Earlier this summer, on July 10, PA State Senator Amanda Cappelletti (D-Dist. 17) announced plans to introduce legislation in PA’s General Assembly to protect Pennsylvania public and school libraries. Cappelletti, whose district includes towns such as Norristown and Ardmore, explained to PGN, “I’m hoping to protect the right to read, which is under threat in Pennsylvania.”
Cappelletti’s bill, still in its formative stage, will follow the path laid out by similar legislation recently passed in Illinois.
Cappelletti’s announcement was made by way of sending out to the entire PA Senate what is called a co-sponsorship memorandum, which details her argument and lays out what she intends her bill to mandate. It also serves as a call for co-sponsors for the prospective legislation.

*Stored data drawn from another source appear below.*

## src/rtl/path_delay_pkg.sv

```systemverilog
// path_delay_pkg: shared constants and the delay-selection helper for
// path_delay_sum.
//   DLY_W     width of the delay/remaining/age counters
//   AGE_MAX   saturation value of a slot age counter
//   sel_delay picks the path delay for an input change
package path_delay_pkg;

    localparam int DLY_W = 8;
    localparam logic [DLY_W-1:0] AGE_MAX = '1;

    // An a-change selects P1/P2 on the new a[0]. A b-only change selects PB.
    // When both change, the slower path wins.
    function automatic logic [DLY_W-1:0] sel_delay(
        input logic             a_chg,
        input logic             b_chg,
        input logic             a0,
        input logic [DLY_W-1:0] p1,
        input logic [DLY_W-1:0] p2,
        input logic [DLY_W-1:0] pb
    );
        logic [DLY_W-1:0] da;
        da = a0 ? p1 : p2;
        if (a_chg && b_chg)
            return (da > pb) ? da : pb;
        else if (a_chg)
            return da;
        else
            return pb;
    endfunction

endpackage

```

## src/rtl/path_delay_sum_slot.sv

```systemverilog
// pd_slot: one pending-update slot of path_delay_sum.
// Ports:
//   clk, reset        clock, asynchronous active-high reset
//   load              capture load_rem/load_val, age restarts at 0
//   load_rem          cycles remaining minus one until maturity
//   load_val          {carry, sum} carried by the event
//   flush             discard the slot contents
//   valid             slot occupied
//   mature            occupied and remaining==0; value is due on this edge
//   age               cycles since the load, saturating
//   value             stored {carry, sum}
module pd_slot
    import path_delay_pkg::*;
#(
    parameter int VAL_W = 5
) (
    input  logic             clk,
    input  logic             reset,
    input  logic             load,
    input  logic [DLY_W-1:0] load_rem,
    input  logic [VAL_W-1:0] load_val,
    input  logic             flush,
    output logic             valid,
    output logic             mature,
    output logic [DLY_W-1:0] age,
    output logic [VAL_W-1:0] value
);

    typedef struct packed {
        logic             valid;
        logic [DLY_W-1:0] remaining;
        logic [DLY_W-1:0] age;
        logic [VAL_W-1:0] value;
    } slot_t;

    slot_t s;

    assign valid  = s.valid;
    assign age    = s.age;
    assign value  = s.value;
    assign mature = s.valid && (s.remaining == '0);

    // A maturing slot frees on this edge; the top never loads a slot that is
    // still valid in transport mode, so reuse only happens a cycle later.
    always_ff @(posedge clk or posedge reset) begin
        if (reset) begin
            s <= '0;
        end else if (load) begin
            s.valid     <= 1'b1;
            s.remaining <= load_rem;
            s.age       <= '0;
            s.value     <= load_val;
        end else if (flush || mature) begin
            s.valid <= 1'b0;
        end else if (s.valid) begin
            s.remaining <= s.remaining - 1'b1;
            if (s.age != AGE_MAX)
                s.age <= s.age + 1'b1;
        end
    end

endmodule

```

## src/rtl/path_delay_sum.sv

```systemverilog
// path_delay_sum: clocked conditional-path-delay adder. {x, y} = a + b, with
// each update applied P1/P2/PB cycles after the causing input change.
// Ports:
//   clk       sole clock, rising edge
//   reset     asynchronous, active-high
//   a, b      WIDTH-bit operands
//   clr_ovf   clears overflow (a same-cycle drop wins)
//   x, y      carry and low bits of the delayed sum
//   pending   number of occupied slots
//   overflow  sticky, an event was dropped because all slots were full
// Build option: PATH_DELAY_INERTIAL_EN selects inertial mode, where a new
// event cancels all outstanding ones; overflow then stays 0.
module path_delay_sum
    import path_delay_pkg::*;
#(
    parameter int WIDTH = 4,
    parameter int DEPTH = 4,
    parameter int P1    = 10,
    parameter int P2    = 21,
    parameter int PB    = 12
) (
    input  logic                       clk,
    input  logic                       reset,
    input  logic [WIDTH-1:0]           a,
    input  logic [WIDTH-1:0]           b,
    input  logic                       clr_ovf,
    output logic                       x,
    output logic [WIDTH-1:0]           y,
    output logic [$clog2(DEPTH+1)-1:0] pending,
    output logic                       overflow
);

    localparam int VAL_W = WIDTH + 1;
    localparam int PW    = $clog2(DEPTH + 1);
    localparam logic [DLY_W-1:0] P1_D = P1[DLY_W-1:0];
    localparam logic [DLY_W-1:0] P2_D = P2[DLY_W-1:0];
    localparam logic [DLY_W-1:0] PB_D = PB[DLY_W-1:0];

    logic [WIDTH-1:0] a_q, b_q;
    logic             a_chg, b_chg, ev;
    logic [DLY_W-1:0] ev_rem;
    logic [VAL_W-1:0] ev_val;

    logic [DEPTH-1:0] s_valid, s_mature, s_load;
    logic [DLY_W-1:0] s_age   [DEPTH];
    logic [VAL_W-1:0] s_value [DEPTH];
    logic             flush, drop;

    logic             any_mat;
    logic [DLY_W-1:0] win_age;
    logic [VAL_W-1:0] win_val;
    logic [PW-1:0]    nxt_cnt;

    assign a_chg  = (a != a_q);
    assign b_chg  = (b != b_q);
    assign ev     = a_chg || b_chg;
    assign ev_rem = sel_delay(a_chg, b_chg, a[0], P1_D, P2_D, PB_D) - 1'b1;
    assign ev_val = {1'b0, a} + {1'b0, b};

`ifdef PATH_DELAY_INERTIAL_EN
    assign flush = ev;

    // Every slot is cleared by the event, so slot 0 is always the free one.
    always_comb begin
        s_load    = '0;
        s_load[0] = ev;
        drop      = 1'b0;
    end
`else
    assign flush = 1'b0;

    // Lowest-index free slot takes the event; a slot maturing this cycle is
    // still valid here and therefore not offered.
    always_comb begin
        logic found;
        s_load = '0;
        found  = 1'b0;
        for (int i = 0; i < DEPTH; i++) begin
            if (!found && !s_valid[i]) begin
                s_load[i] = ev;
                found     = 1'b1;
            end
        end
        drop = ev && !found;
    end
`endif

    genvar g;
    generate
        for (g = 0; g < DEPTH; g++) begin : g_slot
            pd_slot #(.VAL_W(VAL_W)) u_slot (
                .clk      (clk),
                .reset    (reset),
                .load     (s_load[g]),
                .load_rem (ev_rem),
                .load_val (ev_val),
                .flush    (flush),
                .valid    (s_valid[g]),
                .mature   (s_mature[g]),
                .age      (s_age[g]),
                .value    (s_value[g])
            );
        end
    endgenerate

    // Youngest matured event wins; strict compare keeps the lowest index on
    // equal (including saturated) ages.
    always_comb begin
        any_mat = 1'b0;
        win_age = '1;
        win_val = '0;
        for (int i = 0; i < DEPTH; i++) begin
            if (s_mature[i] && (!any_mat || s_age[i] < win_age)) begin
                any_mat = 1'b1;
                win_age = s_age[i];
                win_val = s_value[i];
            end
        end
    end

    // Occupancy after this edge: newly loaded, or held and neither maturing
    // nor flushed.
    always_comb begin
        nxt_cnt = '0;
        for (int i = 0; i < DEPTH; i++)
            nxt_cnt = nxt_cnt +
                      PW'(s_load[i] || (s_valid[i] && !s_mature[i] && !flush));
    end

    always_ff @(posedge clk or posedge reset) begin
        if (reset) begin
            a_q      <= '0;
            b_q      <= '0;
            x        <= 1'b0;
            y        <= '0;
            pending  <= '0;
            overflow <= 1'b0;
        end else begin
            a_q     <= a;
            b_q     <= b;
            pending <= nxt_cnt;
            if (any_mat)
                {x, y} <= win_val;
            if (drop)
                overflow <= 1'b1;
            else if (clr_ovf)
                overflow <= 1'b0;
        end
    end

endmodule

```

The memorandum reads, in its entirety: “The American Library Association has documented the highest number of attempted book bans last year since it began compiling data more than 20 years ago. Pennsylvania ranks among the worst states in book banning efforts, where there were 56 attempts to ban 302 unique titles. Of those titles, the vast majority were written by or about members of the LGBTQIA+ community or be and about Black, Indigenous, and people of color.
“As libraries and librarians nationwide face unprecedented censorship of books and resources, Illinois recently became the first state to prevent publicly-funded institutions from banning books and other materials. Pennsylvania should follow closely behind.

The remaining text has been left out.